以重覆治療腦部動脈瘤栓塞後快速復發且再出血:病例報告

摘要


自發性蛛網膜下腔出血在急診室是一個常見的表現,通常是由於腦部動脈瘤破裂造成。傳統上,腦部動脈瘤是經由開顱手術在顯微鏡下以動脈夾治療:隨著經血管內治療科技的進步,近十年來全世界已有很多病患接受金屬線圈栓塞治療。雖然如此,此種治療的長期效果仍然在研究中:有些病患仍然的會遇到動脈瘤再生成或再疏通的問題。我們報告一位四十七歲男性罹患腦部前交通動脈瘤破裂,初次接受經血管內栓塞治療,但於不到兩個月的時間內快速形成一顆新的動脈瘤併破裂:再次接受經血管內手術將復發的動脈瘤安全栓塞。三個月後追蹤的血管攝影發現第二次栓塞的動脈瘤又再次疏通,故再次施行栓塞手術治療成功。特別值得一提的是第三次再栓塞後,病患呈現暫時性的顱內壓升高但無出血情況,給予爲期壹週的滲透壓利尿劑治療後恢復良好。我們回顧相關文獻並報告相關的臨床表徵、危險因子、致病機轉與再次以白金線圈栓塞治療的可行性。

關鍵字

無資料

並列摘要


Spontaneous subarachnoid hemorrhage (SAH) is a common presentation in an emergency department and most often results from a ruptured cerebral aneurysm. Traditionally, the aneurysm was managed with microsurgical clipping via open craniotomy. With advances in endovascular technology, many patients have been treated worldwide with coil embolization in the recent decade. Nevertheless, its longterm efficacy is still under investigation. Some patients will experience the problem of regrowth or recanalization of aneurysms. We report hereby a 47-year-old man with an anterior communicating artery (ACOM) aneurysm which was treated by endovascular coiling primarily. The aneurysm regrew rapidly later in another direction, however, and ruptured within 2 months. A second endovascular approach with coiling secured the recurrent aneurysm again smoothly. Upon further angiographic follow-up 3 months later, recanalization of the aneurysm after the second coiling occured. Repeat coiling was performed to embolize the aneurysm successfully.
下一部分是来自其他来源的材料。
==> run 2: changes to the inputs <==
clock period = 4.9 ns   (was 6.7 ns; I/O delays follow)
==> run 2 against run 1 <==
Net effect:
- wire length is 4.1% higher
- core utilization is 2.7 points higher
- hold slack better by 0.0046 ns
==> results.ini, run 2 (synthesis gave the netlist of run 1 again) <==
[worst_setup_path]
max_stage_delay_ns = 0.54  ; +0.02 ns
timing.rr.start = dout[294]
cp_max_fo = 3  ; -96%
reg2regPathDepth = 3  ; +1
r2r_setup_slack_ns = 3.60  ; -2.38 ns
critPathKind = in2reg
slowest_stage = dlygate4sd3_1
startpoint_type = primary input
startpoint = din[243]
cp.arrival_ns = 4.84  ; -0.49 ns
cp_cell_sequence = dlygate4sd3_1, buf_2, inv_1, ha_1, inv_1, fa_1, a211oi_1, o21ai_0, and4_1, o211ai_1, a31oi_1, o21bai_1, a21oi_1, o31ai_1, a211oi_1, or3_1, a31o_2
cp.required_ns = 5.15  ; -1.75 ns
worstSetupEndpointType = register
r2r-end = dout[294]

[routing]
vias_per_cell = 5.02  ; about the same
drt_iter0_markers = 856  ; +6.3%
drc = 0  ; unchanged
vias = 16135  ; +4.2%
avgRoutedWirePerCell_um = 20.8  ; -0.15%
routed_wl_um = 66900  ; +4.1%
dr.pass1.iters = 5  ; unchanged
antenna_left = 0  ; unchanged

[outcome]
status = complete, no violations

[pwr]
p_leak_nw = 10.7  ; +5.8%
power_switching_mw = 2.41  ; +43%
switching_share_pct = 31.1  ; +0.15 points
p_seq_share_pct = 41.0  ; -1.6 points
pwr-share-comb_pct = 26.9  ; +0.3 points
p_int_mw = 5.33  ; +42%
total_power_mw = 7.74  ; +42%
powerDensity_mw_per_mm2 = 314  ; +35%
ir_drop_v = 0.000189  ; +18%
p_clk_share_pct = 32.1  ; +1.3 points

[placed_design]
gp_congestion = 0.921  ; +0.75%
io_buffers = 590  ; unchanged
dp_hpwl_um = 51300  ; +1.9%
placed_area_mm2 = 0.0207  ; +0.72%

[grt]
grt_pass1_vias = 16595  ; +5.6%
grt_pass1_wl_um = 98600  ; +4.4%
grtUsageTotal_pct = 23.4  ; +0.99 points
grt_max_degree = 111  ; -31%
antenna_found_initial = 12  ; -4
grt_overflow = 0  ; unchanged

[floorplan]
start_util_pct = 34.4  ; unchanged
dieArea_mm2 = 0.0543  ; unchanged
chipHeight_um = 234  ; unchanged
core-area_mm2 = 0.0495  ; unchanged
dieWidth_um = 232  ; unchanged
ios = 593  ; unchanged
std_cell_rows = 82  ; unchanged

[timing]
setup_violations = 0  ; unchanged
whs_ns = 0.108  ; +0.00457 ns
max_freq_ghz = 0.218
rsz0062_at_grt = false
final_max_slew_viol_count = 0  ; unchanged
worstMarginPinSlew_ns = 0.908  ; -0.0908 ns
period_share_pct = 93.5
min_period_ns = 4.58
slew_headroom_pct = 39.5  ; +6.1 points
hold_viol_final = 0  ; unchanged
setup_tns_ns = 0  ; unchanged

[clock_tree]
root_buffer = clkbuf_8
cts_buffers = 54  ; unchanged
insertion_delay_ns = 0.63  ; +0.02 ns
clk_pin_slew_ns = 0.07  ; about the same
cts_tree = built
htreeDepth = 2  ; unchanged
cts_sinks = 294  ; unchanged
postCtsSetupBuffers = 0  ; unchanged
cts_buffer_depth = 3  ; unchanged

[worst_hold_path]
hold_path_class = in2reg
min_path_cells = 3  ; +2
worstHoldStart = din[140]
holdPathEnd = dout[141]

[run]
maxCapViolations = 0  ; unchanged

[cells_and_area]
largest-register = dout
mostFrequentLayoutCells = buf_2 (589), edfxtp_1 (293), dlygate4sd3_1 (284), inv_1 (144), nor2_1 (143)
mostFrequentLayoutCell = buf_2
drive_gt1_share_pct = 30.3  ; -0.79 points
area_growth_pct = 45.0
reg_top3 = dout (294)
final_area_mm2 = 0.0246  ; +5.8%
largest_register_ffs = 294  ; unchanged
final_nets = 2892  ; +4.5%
==> src/hw/rtl/pjqs_pkg.sv <==
`timescale 1ns / 1ps
// Shared types and codes for the print job queue scheduler.
package pjqs_pkg;

	// Request codes carried by req_type
	typedef enum logic [2:0] {
		REQ_ENQ    = 3'd0,
		REQ_DEQ    = 3'd1,
		REQ_PEEK   = 3'd2,
		REQ_CANCEL = 3'd3,
		REQ_TICK   = 3'd4
	} req_t;

	// Result status codes
	typedef enum logic [2:0] {
		ST_OK        = 3'd0,
		ST_EMPTY     = 3'd1,
		ST_FULL      = 3'd2,
		ST_NOT_FOUND = 3'd3,
		ST_ALREADY   = 3'd4,
		ST_DROPPED   = 3'd5
	} st_t;

	// Job states kept per queue entry
	typedef enum logic [1:0] {
		JS_QUEUED    = 2'd0,
		JS_PRINTING  = 2'd1,
		JS_COMPLETED = 2'd2,
		JS_CANCELLED = 2'd3
	} js_t;

	// One queue entry as stored in the job memory
	typedef struct packed {
		logic [15:0] id;
		logic [11:0] pages;
		logic [7:0]  copies;
		js_t         state;
	} entry_t;

	// Controller states
	typedef enum logic [2:0] {
		FSM_IDLE,
		FSM_DECODE,
		FSM_HEAD,
		FSM_SCAN,
		FSM_PUSH
	} fsm_t;

	// Datapath operations issued by the controller
	typedef enum logic [3:0] {
		OP_NONE,
		OP_CAPTURE,
		OP_ENQ,
		OP_FULL,
		OP_EMPTY,
		OP_MISS,
		OP_IGNORE,
		OP_HEAD,
		OP_SCAN_START,
		OP_SCAN,
		OP_PUSH
	} op_t;

	typedef struct packed {
		op_t op;
	} cmd_t;

	typedef struct packed {
		logic [2:0] req;
		logic       empty;
		logic       full;
		logic       scan_hit;
		logic       scan_end;
		logic       out_free;
	} sts_t;

endpackage

==> src/hw/rtl/pjqs_ram.sv <==
`timescale 1ns / 1ps
// Generic single-write, single-read RAM with registered read data.
module pjqs_ram #(
	parameter int WIDTH = 8,
	parameter int DEPTH = 16
) (
	input  logic                     clk,
	input  logic                     we,
	input  logic [$clog2(DEPTH)-1:0] waddr,
	input  logic [WIDTH-1:0]         wdata,
	input  logic [$clog2(DEPTH)-1:0] raddr,
	output logic [WIDTH-1:0]         rdata
);

	logic [WIDTH-1:0] mem_q [DEPTH];
	logic [WIDTH-1:0] rdata_q;

	// Write port
	always_ff @(posedge clk) begin
		if (we) begin
			mem_q[waddr] <= wdata;
		end
	end

	// Registered read port
	always_ff @(posedge clk) begin
		rdata_q <= mem_q[raddr];
	end

	assign rdata = rdata_q;

endmodule

==> src/hw/rtl/pjqs_ctrl.sv <==
`timescale 1ns / 1ps
// Controller state machine that sequences each request through the datapath.
module pjqs_ctrl (
	input  logic            clk,
	input  logic            arst_n,
	input  logic            in_valid,
	output logic            in_stall,
	input  pjqs_pkg::sts_t  sts,
	output pjqs_pkg::cmd_t  cmd
);

	pjqs_pkg::fsm_t state_q;
	pjqs_pkg::fsm_t state_d;

	// State register
	always_ff @(posedge clk or negedge arst_n) begin
		if (!arst_n) begin
			state_q <= pjqs_pkg::FSM_IDLE;
		end else begin
			state_q <= state_d;
		end
	end

	// Next state and datapath commands
	always_comb begin
		state_d  = state_q;
		cmd.op   = pjqs_pkg::OP_NONE;
		in_stall = 1'b1;
		unique case (state_q)
			pjqs_pkg::FSM_IDLE: begin
				in_stall = 1'b0;
				if (in_valid) begin
					cmd.op  = pjqs_pkg::OP_CAPTURE;
					state_d = pjqs_pkg::FSM_DECODE;
				end
			end
			pjqs_pkg::FSM_DECODE: begin
				state_d = pjqs_pkg::FSM_PUSH;
				unique case (sts.req)
					pjqs_pkg::REQ_ENQ: begin
						cmd.op = sts.full ? pjqs_pkg::OP_FULL : pjqs_pkg::OP_ENQ;
					end
					pjqs_pkg::REQ_DEQ, pjqs_pkg::REQ_PEEK, pjqs_pkg::REQ_TICK: begin
						// head read is issued this cycle
						if (sts.empty) begin
							cmd.op = pjqs_pkg::OP_EMPTY;
						end else begin
							state_d = pjqs_pkg::FSM_HEAD;
						end
					end
					pjqs_pkg::REQ_CANCEL: begin
						if (sts.empty) begin
							cmd.op = pjqs_pkg::OP_MISS;
						end else begin
							cmd.op  = pjqs_pkg::OP_SCAN_START;
							state_d = pjqs_pkg::FSM_SCAN;
						end
					end
					default: begin
						cmd.op = pjqs_pkg::OP_IGNORE;
					end
				endcase
			end
			pjqs_pkg::FSM_HEAD: begin
				cmd.op  = pjqs_pkg::OP_HEAD;
				state_d = pjqs_pkg::FSM_PUSH;
			end
			pjqs_pkg::FSM_SCAN: begin
				cmd.op = pjqs_pkg::OP_SCAN;
				if (sts.scan_hit || sts.scan_end) begin
					state_d = pjqs_pkg::FSM_PUSH;
				end
			end
			pjqs_pkg::FSM_PUSH: begin
				// hold the result until the output register frees up
				if (sts.out_free) begin
					cmd.op  = pjqs_pkg::OP_PUSH;
					state_d = pjqs_pkg::FSM_IDLE;
				end
			end
			default: begin
				state_d = pjqs_pkg::FSM_IDLE;
			end
		endcase
	end

endmodule

==> src/hw/rtl/pjqs_dp.sv <==
`timescale 1ns / 1ps
// Datapath: job memory, ring pointers, print counters, scan pipeline and output register.
module pjqs_dp #(
	parameter int QUEUE_DEPTH = 16
) (
	input  logic           clk,
	input  logic           arst_n,
	input  pjqs_pkg::cmd_t cmd,
	output pjqs_pkg::sts_t sts,
	input  logic [2:0]     req_type,
	input  logic [11:0]    page_count,
	input  logic [7:0]     copy_count,
	input  logic [15:0]    target_id,
	output logic           out_valid,
	input  logic           out_stall,
	output logic [2:0]     status,
	output logic [15:0]    job_id,
	output logic [11:0]    job_pages,
	output logic [7:0]     job_copies,
	output logic [1:0]     job_status,
	output logic           page_printed,
	output logic           job_done,
	output logic [31:0]    completed_total,
	output logic [31:0]    pages_total
);

	localparam int PW = $clog2(QUEUE_DEPTH);
	localparam int OW = $clog2(QUEUE_DEPTH + 1);
	localparam int EW = $bits(pjqs_pkg::entry_t);
	localparam logic [PW-1:0] LAST_PTR = PW'(QUEUE_DEPTH - 1);
	localparam logic [OW-1:0] FULL_OCC = OW'(QUEUE_DEPTH);

	function automatic logic [PW-1:0] ring_next(input logic [PW-1:0] p);
		return (p == LAST_PTR) ? '0 : p + 1'b1;
	endfunction

	// Control state
	logic [PW-1:0] head_q;
	logic [PW-1:0] tail_q;
	logic [OW-1:0] occ_q;
	logic [15:0]   next_id_q;
	logic [7:0]    copy_idx_q;
	logic [11:0]   pages_left_q;
	logic [31:0]   done_q;
	logic [31:0]   printed_q;
	logic [PW-1:0] iss_ptr_q;
	logic [OW-1:0] iss_cnt_q;
	logic [OW-1:0] cmp_cnt_q;
	logic          rv_s1;
	logic          out_valid_q;

	// Payload registers
	logic [2:0]          req_q;
	logic [11:0]         page_q;
	logic [7:0]          copies_q;
	logic [15:0]         target_q;
	logic [PW-1:0]       rp_s1;
	pjqs_pkg::st_t       res_status_q;
	pjqs_pkg::entry_t    res_entry_q;
	logic                res_page_q;
	logic                res_done_q;
	logic [2:0]          out_status_q;
	pjqs_pkg::entry_t    out_entry_q;
	logic                out_page_q;
	logic                out_done_q;
	logic [31:0]         out_done_cnt_q;
	logic [31:0]         out_page_cnt_q;

	// Memory port signals
	logic             ram_we;
	logic [PW-1:0]    ram_waddr;
	pjqs_pkg::entry_t ram_wdata;
	logic [PW-1:0]    ram_raddr;
	logic [EW-1:0]    ram_rdata;
	pjqs_pkg::entry_t e;

	// Tick arithmetic
	logic        fresh;
	logic [11:0] pl0;
	logic [11:0] pl1;
	logic [11:0] pl2;
	logic [7:0]  ci0;
	logic [7:0]  ci1;
	logic        finish;

	// Scan compare
	logic hit;
	logic scan_end;

	// Result and update controls
	logic             res_ld;
	pjqs_pkg::st_t    res_status;
	pjqs_pkg::entry_t res_entry;
	logic             res_page;
	logic             res_done;
	logic             do_push;
	logic             do_pop;
	logic             do_fin;
	logic             do_page;

	assign e = pjqs_pkg::entry_t'(ram_rdata);

	// Read the scan pointer while searching, the head otherwise
	assign ram_raddr = (cmd.op == pjqs_pkg::OP_SCAN) ? iss_ptr_q : head_q;

	pjqs_ram #(
		.WIDTH (EW),
		.DEPTH (QUEUE_DEPTH)
	) u_ram (
		.clk   (clk),
		.we    (ram_we),
		.waddr (ram_waddr),
		.wdata (ram_wdata),
		.raddr (ram_raddr),
		.rdata (ram_rdata)
	);

	// Work out one print tick on the head entry
	always_comb begin
		fresh  = (e.state != pjqs_pkg::JS_PRINTING);
		pl0    = fresh ? e.pages : pages_left_q;
		ci0    = fresh ? ((e.pages == 12'd0) ? e.copies : 8'd0) : copy_idx_q;
		finish = (ci0 >= e.copies);
		pl1    = (pl0 != 12'd0) ? pl0 - 12'd1 : pl0;
		ci1    = ci0;
		pl2    = pl1;
		if (pl1 == 12'd0) begin
			ci1 = ci0 + 8'd1;
			if (ci1 < e.copies) begin
				pl2 = e.pages;
			end
		end
	end

	// Compare the entry returned by the scan read
	assign hit      = rv_s1 && (e.id == target_q);
	assign scan_end = rv_s1 && !hit && ((cmp_cnt_q + 1'b1) == occ_q);

	// Decode the command into memory writes, results and updates
	always_comb begin
		ram_we     = 1'b0;
		ram_waddr  = tail_q;
		ram_wdata  = '{id: next_id_q, pages: page_q, copies: copies_q,
			state: pjqs_pkg::JS_QUEUED};
		res_ld     = 1'b0;
		res_status = pjqs_pkg::ST_OK;
		res_entry  = '0;
		res_page   = 1'b0;
		res_done   = 1'b0;
		do_push    = 1'b0;
		do_pop     = 1'b0;
		do_fin     = 1'b0;
		do_page    = 1'b0;
		unique case (cmd.op)
			pjqs_pkg::OP_ENQ: begin
				ram_we    = 1'b1;
				res_ld    = 1'b1;
				res_entry = ram_wdata;
				do_push   = 1'b1;
			end
			pjqs_pkg::OP_FULL: begin
				res_ld     = 1'b1;
				res_status = pjqs_pkg::ST_FULL;
			end
			pjqs_pkg::OP_EMPTY: begin
				res_ld     = 1'b1;
				res_status = pjqs_pkg::ST_EMPTY;
			end
			pjqs_pkg::OP_MISS: begin
				res_ld     = 1'b1;
				res_status = pjqs_pkg::ST_NOT_FOUND;
			end
			pjqs_pkg::OP_IGNORE: begin
				res_ld = 1'b1;
			end
			pjqs_pkg::OP_HEAD: begin
				res_ld    = 1'b1;
				res_entry = e;
				if (req_q == pjqs_pkg::REQ_DEQ) begin
					do_pop = 1'b1;
				end else if (req_q == pjqs_pkg::REQ_TICK) begin
					if (e.state == pjqs_pkg::JS_CANCELLED) begin
						res_status = pjqs_pkg::ST_DROPPED;
						do_pop     = 1'b1;
					end else begin
						ram_we          = 1'b1;
						ram_waddr       = head_q;
						ram_wdata       = e;
						ram_wdata.state = finish ? pjqs_pkg::JS_COMPLETED
							: pjqs_pkg::JS_PRINTING;
						res_entry       = ram_wdata;
						res_done        = finish;
						res_page        = !finish;
						do_pop          = finish;
						do_fin          = finish;
						do_page         = !finish;
					end
				end
			end
			pjqs_pkg::OP_SCAN: begin
				if (hit) begin
					res_ld    = 1'b1;
					res_entry = e;
					if (e.state == pjqs_pkg::JS_COMPLETED) begin
						res_status = pjqs_pkg::ST_ALREADY;
					end else begin
						ram_we          = 1'b1;
						ram_waddr       = rp_s1;
						ram_wdata       = e;
						ram_wdata.state = pjqs_pkg::JS_CANCELLED;
						res_entry       = ram_wdata;
					end
				end else if (scan_end) begin
					res_ld     = 1'b1;
					res_status = pjqs_pkg::ST_NOT_FOUND;
				end
			end
			default: begin
			end
		endcase
	end

	// Control registers
	always_ff @(posedge clk or negedge arst_n) begin
		if (!arst_n) begin
			head_q       <= '0;
			tail_q       <= '0;
			occ_q        <= '0;
			next_id_q    <= 16'd1;
			copy_idx_q   <= '0;
			pages_left_q <= '0;
			done_q       <= '0;
			printed_q    <= '0;
			iss_ptr_q    <= '0;
			iss_cnt_q    <= '0;
			cmp_cnt_q    <= '0;
			rv_s1        <= 1'b0;
			out_valid_q  <= 1'b0;
		end else begin
			// advance the tail on enqueue
			if (do_push) begin
				tail_q    <= ring_next(tail_q);
				next_id_q <= next_id_q + 16'd1;
				occ_q     <= occ_q + 1'b1;
			end
			// drop the head
			if (do_pop) begin
				head_q <= ring_next(head_q);
				occ_q  <= occ_q - 1'b1;
			end
			if (do_fin) begin
				pages_left_q <= pl0;
				copy_idx_q   <= ci0;
				done_q       <= done_q + 32'd1;
			end
			if (do_page) begin
				pages_left_q <= pl2;
				copy_idx_q   <= ci1;
				printed_q    <= printed_q + 32'd1;
			end
			// scan pipeline: issue one read a cycle, count compares
			if (cmd.op == pjqs_pkg::OP_SCAN_START) begin
				iss_ptr_q <= head_q;
				iss_cnt_q <= '0;
				cmp_cnt_q <= '0;
				rv_s1     <= 1'b0;
			end else if (cmd.op == pjqs_pkg::OP_SCAN) begin
				if (iss_cnt_q < occ_q) begin
					rv_s1     <= 1'b1;
					iss_ptr_q <= ring_next(iss_ptr_q);
					iss_cnt_q <= iss_cnt_q + 1'b1;
				end else begin
					rv_s1 <= 1'b0;
				end
				if (rv_s1) begin
					cmp_cnt_q <= cmp_cnt_q + 1'b1;
				end
			end
			// output register valid
			if (cmd.op == pjqs_pkg::OP_PUSH) begin
				out_valid_q <= 1'b1;
			end else if (!out_stall) begin
				out_valid_q <= 1'b0;
			end
		end
	end

	// Payload registers
	always_ff @(posedge clk) begin
		if (cmd.op == pjqs_pkg::OP_CAPTURE) begin
			req_q    <= req_type;
			page_q   <= page_count;
			copies_q <= copy_count;
			target_q <= target_id;
		end
		rp_s1 <= iss_ptr_q;
		if (res_ld) begin
			res_status_q <= res_status;
			res_entry_q  <= res_entry;
			res_page_q   <= res_page;
			res_done_q   <= res_done;
		end
		if (cmd.op == pjqs_pkg::OP_PUSH) begin
			out_status_q   <= res_status_q;
			out_entry_q    <= res_entry_q;
			out_page_q     <= res_page_q;
			out_done_q     <= res_done_q;
			out_done_cnt_q <= done_q;
			out_page_cnt_q <= printed_q;
		end
	end

	// Status to the controller
	always_comb begin
		sts.req      = req_q;
		sts.empty    = (occ_q == '0);
		sts.full     = (occ_q == FULL_OCC);
		sts.scan_hit = hit;
		sts.scan_end = scan_end;
		sts.out_free = !out_valid_q || !out_stall;
	end

	assign out_valid       = out_valid_q;
	assign status          = out_status_q;
	assign job_id          = out_entry_q.id;
	assign job_pages       = out_entry_q.pages;
	assign job_copies      = out_entry_q.copies;
	assign job_status      = out_entry_q.state;
	assign page_printed    = out_page_q;
	assign job_done        = out_done_q;
	assign completed_total = out_done_cnt_q;
	assign pages_total     = out_page_cnt_q;

endmodule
Remarkably, post-coiling headache developed after the third coiling procedure, but no evidence of rebleeding or rupture event was detected in a followup study. Conservative treatment with osmotic diuretic was given for one week and he recovered well. We have reviewed the relevant literature and present clinical features, risk factors, pathogenesis and the feasible management of repeat coiling.